Date
9-19-2024
Department
Rawlings School of Divinity
Degree
Doctor of Education in Christian Leadership (EdD)
Chair
Gary J. Bredfeldt
Keywords
Leadership, Faith-Based Organizations, International Humanitarian Organizations, Faith-Based Charities, Data Envelopment Analysis, Organizational Efficiency
Disciplines
Educational Leadership | Leadership Studies
Recommended Citation
Price, Barbara G., "Measuring Technical Super-Efficiency of Christian Faith-Based International Humanitarian Organizations" (2024). Doctoral Dissertations and Projects. 6044.

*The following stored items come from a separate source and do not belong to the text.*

==> config.mk <==
export PLATFORM = sky130hd
export DESIGN_NAME = instr_fetch_queue
export DESIGN_NICKNAME = d
export VERILOG_FILES = /design/src/rtl/instr_fetch_queue_pkg.sv /design/src/rtl/instr_fetch_queue_fifo.sv /design/src/rtl/instr_fetch_queue.sv
export SDC_FILE = /design/constraint.sdc
export NUM_CORES = 1
export LEC_CHECK = 0
export BUFFER_PORTS_ARGS = -buffer_cell sky130_fd_sc_hd__buf_2
export CORE_MARGIN = 2
export CORE_UTILIZATION = 55
export DETAILED_ROUTE_END_ITERATION = 6
export MAX_ROUTING_LAYER = met4
export PLACE_DENSITY = 0.81
export SLEW_MARGIN = 25
export SYNTH_ARGS = -nofsm -noshare
export SYNTH_HDL_FRONTEND = slang
export SYNTH_HIERARCHICAL = 1
export SYNTH_SLANG_ARGS = --single-unit
==> constraint.sdc <==
create_clock -name clk -period 4.2 [get_ports clk]
set_input_delay 0.63 -clock clk [delete_from_list [all_inputs] [get_ports clk]]
set_output_delay 0.63 -clock clk [all_outputs]
set_load 0.03 [all_outputs]
==> src/rtl/instr_fetch_queue_pkg.sv <==
// Shared constants for the instruction fetch path.
//   instr_size    : width of an instruction word
//   nop_instr     : addi x0,x0,0, shown to decode whenever no real instruction is available
//   fetch_state_t : fetch FSM states
package instr_fetch_queue_pkg;
    localparam int instr_size = 32;
    localparam logic [instr_size-1:0] nop_instr = 32'h0000_0013;

    typedef enum logic [1:0] {
        RESET = 2'd0,
        FETCH = 2'd1,
        DRAIN = 2'd2
    } fetch_state_t;
endpackage

==> src/rtl/instr_fetch_queue_fifo.sv <==
// fetch_fifo: synchronous FIFO of {pc, instr} pairs feeding the fetch output register.
//   i_clk, i_rst         : clock, synchronous active-high reset
//   i_clear              : drop all entries (flush)
//   i_push, i_push_pc/instr : write one entry at the tail
//   i_pop                : remove the head entry (caller only pops when non-empty)
//   o_head_pc/instr      : head entry
//   o_count              : number of valid entries, 0..DEPTH
module fetch_fifo
    import instr_fetch_queue_pkg::*;
#(
    parameter int DEPTH = 4,
    localparam int AW = $clog2(DEPTH),
    localparam int CW = AW + 1
) (
    input  logic                  i_clk,
    input  logic                  i_rst,
    input  logic                  i_clear,
    input  logic                  i_push,
    input  logic [31:0]           i_push_pc,
    input  logic [instr_size-1:0] i_push_instr,
    input  logic                  i_pop,
    output logic [31:0]           o_head_pc,
    output logic [instr_size-1:0] o_head_instr,
    output logic [CW-1:0]         o_count
);
    logic [31:0]           r_pc    [DEPTH];
    logic [instr_size-1:0] r_instr [DEPTH];
    logic [AW-1:0]         r_wptr;
    logic [AW-1:0]         r_rptr;
    logic [CW-1:0]         r_count;

    // Storage needs no reset; validity is tracked by the pointers/count.
    always_ff @(posedge i_clk) begin
        if (i_push && !i_clear) begin
            r_pc[r_wptr]    <= i_push_pc;
            r_instr[r_wptr] <= i_push_instr;
        end
    end

    always_ff @(posedge i_clk) begin
        if (i_rst || i_clear) begin
            r_wptr  <= '0;
            r_rptr  <= '0;
            r_count <= '0;
        end else begin
            // DEPTH is a power of two, so pointers wrap naturally.
            if (i_push) r_wptr <= r_wptr + AW'(1);
            if (i_pop)  r_rptr <= r_rptr + AW'(1);
            case ({i_push, i_pop})
                2'b10:   r_count <= r_count + CW'(1);
                2'b01:   r_count <= r_count - CW'(1);
                default: r_count <= r_count;
            endcase
        end
    end

    assign o_head_pc    = r_pc[r_rptr];
    assign o_head_instr = r_instr[r_rptr];
    assign o_count      = r_count;
endmodule

==> src/rtl/instr_fetch_queue.sv <==
// instr_fetch_queue: issues sequential fetches, buffers returned words and
// presents one instruction per cycle to the control unit.
//   clk, rst                          : clock, synchronous active-high reset
//   imem_req/addr/ready               : request channel to instruction memory
//   imem_rvalid/rdata                 : in-order read responses
//   stall                             : decode holds the current instruction
//   chng2nop, redirect_pc             : flush wrong-path work and refetch from redirect_pc
//   instr_out, pc_out, instr_valid    : registered instruction to decode
module instr_fetch_queue
    import instr_fetch_queue_pkg::*;
#(
    parameter int          DEPTH    = 4,
    parameter logic [31:0] RESET_PC = 32'h0000_0000
) (
    input  logic                  clk,
    input  logic                  rst,
    output logic                  imem_req,
    output logic [31:0]           imem_addr,
    input  logic                  imem_ready,
    input  logic                  imem_rvalid,
    input  logic [instr_size-1:0] imem_rdata,
    input  logic                  stall,
    input  logic                  chng2nop,
    input  logic [31:0]           redirect_pc,
    output logic [instr_size-1:0] instr_out,
    output logic [31:0]           pc_out,
    output logic                  instr_valid
);
    localparam int CW = $clog2(DEPTH) + 1;

    fetch_state_t          r_state, w_state_nxt;
    logic [31:0]           r_fetch_pc;
    logic [31:0]           r_resp_pc;      // PC of the next response that will be kept
    logic [CW-1:0]         r_outstanding;
    logic [CW-1:0]         r_drop_cnt;
    logic [instr_size-1:0] r_instr_out;
    logic [31:0]           r_pc_out;
    logic                  r_instr_valid;

    logic [CW-1:0]         w_count;
    logic [31:0]           w_head_pc;
    logic [instr_size-1:0] w_head_instr;
    logic                  w_credit, w_req, w_issue;
    logic                  w_resp_ok, w_bypass, w_push, w_pop, w_empty;
    logic [CW-1:0]         w_drop_nxt;

    // Credit covers buffered plus in-flight words, so every response has a slot.
    assign w_credit  = ({1'b0, w_count} + {1'b0, r_outstanding}) < (CW+1)'(DEPTH);
    assign w_issue   = w_req && imem_ready;
    assign w_empty   = (w_count == '0);
    // A response in the flush cycle is wrong-path and never kept.
    assign w_resp_ok = imem_rvalid && (r_drop_cnt == '0) && !chng2nop;
    // Empty queue and decode ready: the response goes straight to the output
    // register, giving one-cycle response-to-decode latency.
    assign w_bypass  = w_resp_ok && w_empty && !stall;
    assign w_push    = w_resp_ok && !w_bypass;
    assign w_pop     = !chng2nop && !stall && !w_empty;

    always_comb begin
        w_drop_nxt = r_drop_cnt;
        if (chng2nop)
            w_drop_nxt = r_outstanding - CW'(imem_rvalid);
        else if (imem_rvalid && (r_drop_cnt != '0))
            w_drop_nxt = r_drop_cnt - CW'(1);
    end

    // The request is gated by rst directly so the first cycle out of reset
    // already fetches RESET_PC while the state register is leaving RESET.
    always_comb begin
        w_state_nxt = r_state;
        w_req       = 1'b0;
        case (r_state)
            RESET:        w_state_nxt = FETCH;
            FETCH, DRAIN: w_state_nxt = (w_drop_nxt != '0) ? DRAIN : FETCH;
            default:      w_state_nxt = FETCH;
        endcase
        if (!rst && !chng2nop && w_credit) w_req = 1'b1;
    end

    always_ff @(posedge clk) begin
        if (rst) r_state <= RESET;
        else     r_state <= w_state_nxt;
    end

    always_ff @(posedge clk) begin
        if (rst) begin
            r_fetch_pc    <= RESET_PC;
            r_resp_pc     <= RESET_PC;
            r_outstanding <= '0;
            r_drop_cnt    <= '0;
        end else begin
            r_outstanding <= r_outstanding + CW'(w_issue) - CW'(imem_rvalid);
            r_drop_cnt    <= w_drop_nxt;
            if (chng2nop) begin
                r_fetch_pc <= redirect_pc;
                r_resp_pc  <= redirect_pc;
            end else begin
                if (w_issue)   r_fetch_pc <= r_fetch_pc + 32'd4;
                if (w_resp_ok) r_resp_pc  <= r_resp_pc + 32'd4;
            end
        end
    end

    always_ff @(posedge clk) begin
        if (rst || chng2nop) begin
            r_instr_out   <= nop_instr;
            r_instr_valid <= 1'b0;
            if (rst) r_pc_out <= '0;
        end else if (!stall) begin
            if (w_pop) begin
                r_instr_out   <= w_head_instr;
                r_pc_out      <= w_head_pc;
                r_instr_valid <= 1'b1;
            end else if (w_bypass) begin
                r_instr_out   <= imem_rdata;
                r_pc_out      <= r_resp_pc;
                r_instr_valid <= 1'b1;
            end else begin
                r_instr_out   <= nop_instr;
                r_instr_valid <= 1'b0;
            end
        end
    end

    fetch_fifo #(.DEPTH(DEPTH)) u_fifo (
        .i_clk        (clk),
        .i_rst        (rst),
        .i_clear      (chng2nop),
        .i_push       (w_push),
        .i_push_pc    (r_resp_pc),
        .i_push_instr (imem_rdata),
        .i_pop        (w_pop),
        .o_head_pc    (w_head_pc),
        .o_head_instr (w_head_instr),
        .o_count      (w_count)
    );

    assign imem_req    = w_req;
    assign imem_addr   = r_fetch_pc;
    assign instr_out   = r_instr_out;
    assign pc_out      = r_pc_out;
    assign instr_valid = r_instr_valid;
endmodule

==> impl_summary.txt <==
----------------------------------------------------
[CTS]
  Postcts setup bufs ... 0
  Maximum buffer depth of the clock tree ... 3
  CTS buffer count ... 40
  Root Buffer Master ... clkbuf_16
  Sinks on the clock net ... 400
  Deepest level of the CTS H-tree ... 2
  Quantity of gates resized following cts ... 0
  Clock tree from TritonCTS ... built
  Number of hold-repair buffers added at the cts stage ... 0
  CTS clock-pin slew for the worst setup and hold paths ... 0.06 ns
  Clock latency on the worst-skew pair ... about 0.53 ns

[Synth]
  Cell accounting for the most synthesized area ... edfxtp_1
  Seq cells post-synth ... 400
  Cells taking the most area after synthesis ... edfxtp_1 53%, dfxtp_1 14%, mux4_2 8.3%
  Synthesized net count ... ~1200
  Sequential element share of the synthesized area ... 0.6672
  Post-synthesis area per instance ... 14.64 sq um
  Most common flop cell mapped by yosys ... edfxtp_1
  Fraction of registers with async set/reset ... 0
  Yosys cell types ... 67
  Count of synthesis-stage warnings from yosys ... 6
  Most numerous cell types in the synthesized netlist ... 288 x edfxtp_1, 112 x dfxtp_1, 109 x nand2_1
  Mapped Cells ... 1115
  Leading cell type by number of instances after synthesis ... edfxtp_1
  EDFF count, synth ... 288
  Share of the synthesized area in the top cell type ... 0.5299
  Post-synthesis instance area ... 16320 sq um

[Global routing]
  Wire length of the first global-routing pass ... 56170 microns
  GR Overflow Total ... 0
  GR peak layer ... met2
  Number of antenna violations at the first check in global routing ... 0
  Fraction of met3 tracks used by global routing ... 0.03338
  Vias in the first global route ... 10031
  Maximum number of pins on one net before global-route repair ... between 60 and 70
  Met1 demand-to-capacity share in global routing ... 0.3412
  Overall routing resource usage ... 0.2386
  Met2 usage ... 0.3619

[Worst setup path]
  Register-to-Register Setup Slack ... 1.13 ns
  Biggest fanout along the worst timing path ... 24
  Endpoint of the most critical register-to-register path ... r_outstanding[2]
  CP peak stage delay ... 0.43 ns
  R2R Path Start ... r_outstanding[2]
  Worst reg-to-reg path cell count ... 12
  Data required time at the worst endpoint ... 4.57 ns
  Category of the most critical setup path ... reg2reg
  Cell-by-cell listing of the critical path ... ha_1 -> nor3_1 -> and4_1 -> buf_4 -> inv_1 -> ha_1 -> inv_1 -> ha_1 -> inv_1 -> fa_1 -> xnor2_1 -> nor2_1
  Startpoint type of the worst setup path ... flip-flop
  Critical path capture point type ... flip-flop
  Slowest cell on crit path ... ha_1
  Signal arrival time at the worst endpoint ... 3.45 ns

[Route]
  DR vias/cell ... 6.171
  Antenna Violating Nets Remaining ... 0
  Total DRC errors in the routed layout ... 1
  Number of detailed-route iterations in the first pass ... 7
  Routed wire length ... 36090 microns
  Post-detailed-route wirelength per cell ... 21.30 microns
  Total via count after detailed routing ... 10453
  1st-iter DRT viols ... approximately 1300

[Power]
  Power Dens Cells ... roughly 450 nW/um^2
  Static power due to leakage ... 6.596 nW
  Total power of the final layout ... between 8 and 9 mW
  Maximum vdd drop ... 0.0003142 V

[Worst hold path]
  Kind of path behind the tightest hold check ... in2reg
  Hold Path Stages ... 1
  Startpoint of the worst hold path ... imem_rdata[13]
  Hold-critical path endpoint ... u_fifo/r_instr[0][13]

[Placement]
  GP Congestion ... 0.8653
  Placed instance count ... between 1500 and 2000
  DPL Wire Length ... 21220 microns
  Number of buffers added on ports ... 167
  Placed Area ... 17490 sq um

[Timing]
  Worst Clk Skew ... about 0.021 ns
  Unrepaired setup endpoints after global routing ... false
  Accumulated negative setup slack ... 0 ns
  Number of setup violations in the final report ... 0
  Remaining max-slew budget at the tightest pin ... 0.3772
  Top achievable clock speed ... roughly 0.33 GHz
  Final slew viol count ... 0
  Tightest Pin Transition ... slightly above 0.9 ns
  Time the worst path needs with I/O delays and setup ... 3.071 ns
  Final count of hold timing violations ... 0
  Worst hold slack ... around 0.34 ns
  Share of the clock period used by the worst path ... 0.7312

[Die]
  Chip Width ... 176.3 microns
  Core Box Area ... around 29000 sq um
  Chip Height ... 176.3 microns
  Total number of placement rows ... 63
  IO Count ... 168
  Initial core utilization ... 0.5551
  Area of the die ... 31070 sq um

[Layout]
  Number of cells in the finished layout apart from fillers ... 1694
  Final standard cell area without fillers ... 18770 sq um
  Antenna diode instance count ... 0
  Layout Nets ... between 1000 and 1500
  Area added between synthesis and finish ... 15.02%
  Layout cell share with drive strength beyond 1 ... 0.2561

[Outcome]
  Failing checks ... DRC
  Run status ... finished, violations left

[Job]
  Number of maximum-capacitance constraint violations ... 0

----------------------------------------------------
==> cell usage in the layout (no fill, tap or decap), types with 20 or more instances in the layout <==
cell and count:
edfxtp_1 288, buf_2 167, dfxtp_1 110, nand2_1 109, nor2_1 77, a21oi_1 60
mux4_2 60, clkbuf_16 40, a222oi_1 29, inv_1 26, xnor2_1 26, nand4_1 24
nand3_1 21, xor2_1 20
==> cells by family (layout without fill, tap and decap cells) <==
| kind of cell | Yosys count | in the layout | share of synthesized area |
|---|---|---|---|
| adder cells (fa/ha/maj) | 17 | 17 | 0.01395 |
| buffers and inverters | 97 | 286 | 0.03036 |
| multiplexers | 71 | 71 | 0.09368 |
| AND/OR/NAND/NOR | 312 | 312 | 0.09743 |
| flip-flops | 400 | 400 | 0.6672 |
| XOR/XNOR | 46 | 46 | 0.02468 |
| AO/OA/AOI/OAI | 172 | 172 | 0.07267 |
==> area by class of cell <==
class,instances,area [sq um]
inverters,29,110.1
fillers,2037,10630
clock inverters,20,193.9
multi-input cells,618,4941
well taps,390,488.0
clock buffers,52,1086
repair buffers,185,1059
flip-flops and latches,400,10900
==> metal layers <==
layer	share of wire	up-vias
met3	0.090	69
met4	0.025	0
met5	0	-
met1	0.42	5151
li1	-	4617
met2	0.47	616
==> power breakdown <==
part / total, mW / switching [mW] / internal, mW
combinational: 0.583 / 0.374 / 0.208
sequential: 4.47 / 0.122 / 4.35
clock: 3.46 / 1.45 / 2.02
total: 8.52 / 1.94 / 6.58
==> flip-flops by register name, summed over array words and instances, names as in the netlist, 32 cells and up, named ones only <==
register	count
pc_out	32
u_fifo/r_pc	128
imem_addr	32
u_fifo/r_instr	128
r_resp_pc	32
instr_out	32
==> worst max-delay path, delay by kind of cell (launching register included) <==
family | cells | cell delay, ns
XOR/XNOR | 1 | 0.16
adder cells (fa/ha/maj) | 4 | 1.17
buffers and inverters | 4 | 0.75
flip-flops | 1 | 0.39
AND/OR/NAND/NOR | 3 | 0.47
==> metrics by stage <==
step,utilization,setup WS (ns)
global route,0.6385,0.8846
global placement,0.5949,0.9274
detailed placement,0.5949,0.8542
CTS,0.6385,1.118
floorplan,-,0.2950
finish,0.6385,1.129
==> worst max path at each step <==
stage | startpoint | end | slack (ns) | cells after the start
floorplan | chng2nop | u_fifo/r_instr[0][0] | 0.30 | 8
global placement | chng2nop | r_outstanding[2] | 0.93 | 12
detailed placement | stall | u_fifo/o_count[2] | 0.85 | 10
CTS | r_outstanding[2] | r_outstanding[2] | 1.12 | 12
global route | r_outstanding[2] | r_outstanding[2] | 0.88 | 12
finish | r_outstanding[2] | r_outstanding[2] | 1.13 | 12
(Power assumes the default switching activity.)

https://digitalcommons.liberty.edu/doctoral/6044
Abstract
COVID-19 left a wake of destruction upon its descension, pervasion, and diffusion across the continents. Not only did this happen at individual, household, and corporate levels, but also the nonprofit world. Christian ministries, faith-based organizations, and faith-based charities are among some of the largest international relief and development agencies that are on the front lines of humanitarian and disaster relief efforts (MinistryWatch & Smith, 2023). Understanding the effects of COVID-19 or phenomena with similar magnitudes on faith-based organizations is critical to understanding the impact at the level of their international humanitarian development and relief programs. There is a need for real-time research that elucidates those characteristics that contribute to faith-based organizational effectiveness in carrying out organizational objectives despite major national and international crises. The purpose of this study was to conduct a quantitative comparative analysis of comprehensive technical efficiency levels amongst Christian denominational, nondenominational, and interdenominational nonprofit organizations that focus on global food and water assistance as well as agrarian empowerment in poverty-stricken undeveloped/least-developed/third-world countries that face severe food and water shortages. Four research objectives and corresponding research questions guided this study. The author-researcher of this dissertation-in-praxis used data envelopment analysis models to measure the efficiency levels of international humanitarian faith-based organizations. Efficiency levels were measured in the areas of fundraising and program service delivery. To help solidify and better position faith-based humanitarian organizations that seek to meet the most fundamental of human needs and promote self-sufficiency and economic empowerment in poverty-stricken under/least-developed regions across the globe, the researcher added to the scholastic body of knowledge, both awareness and an understanding of those elements that helped ensure organizational success in tumultuous times.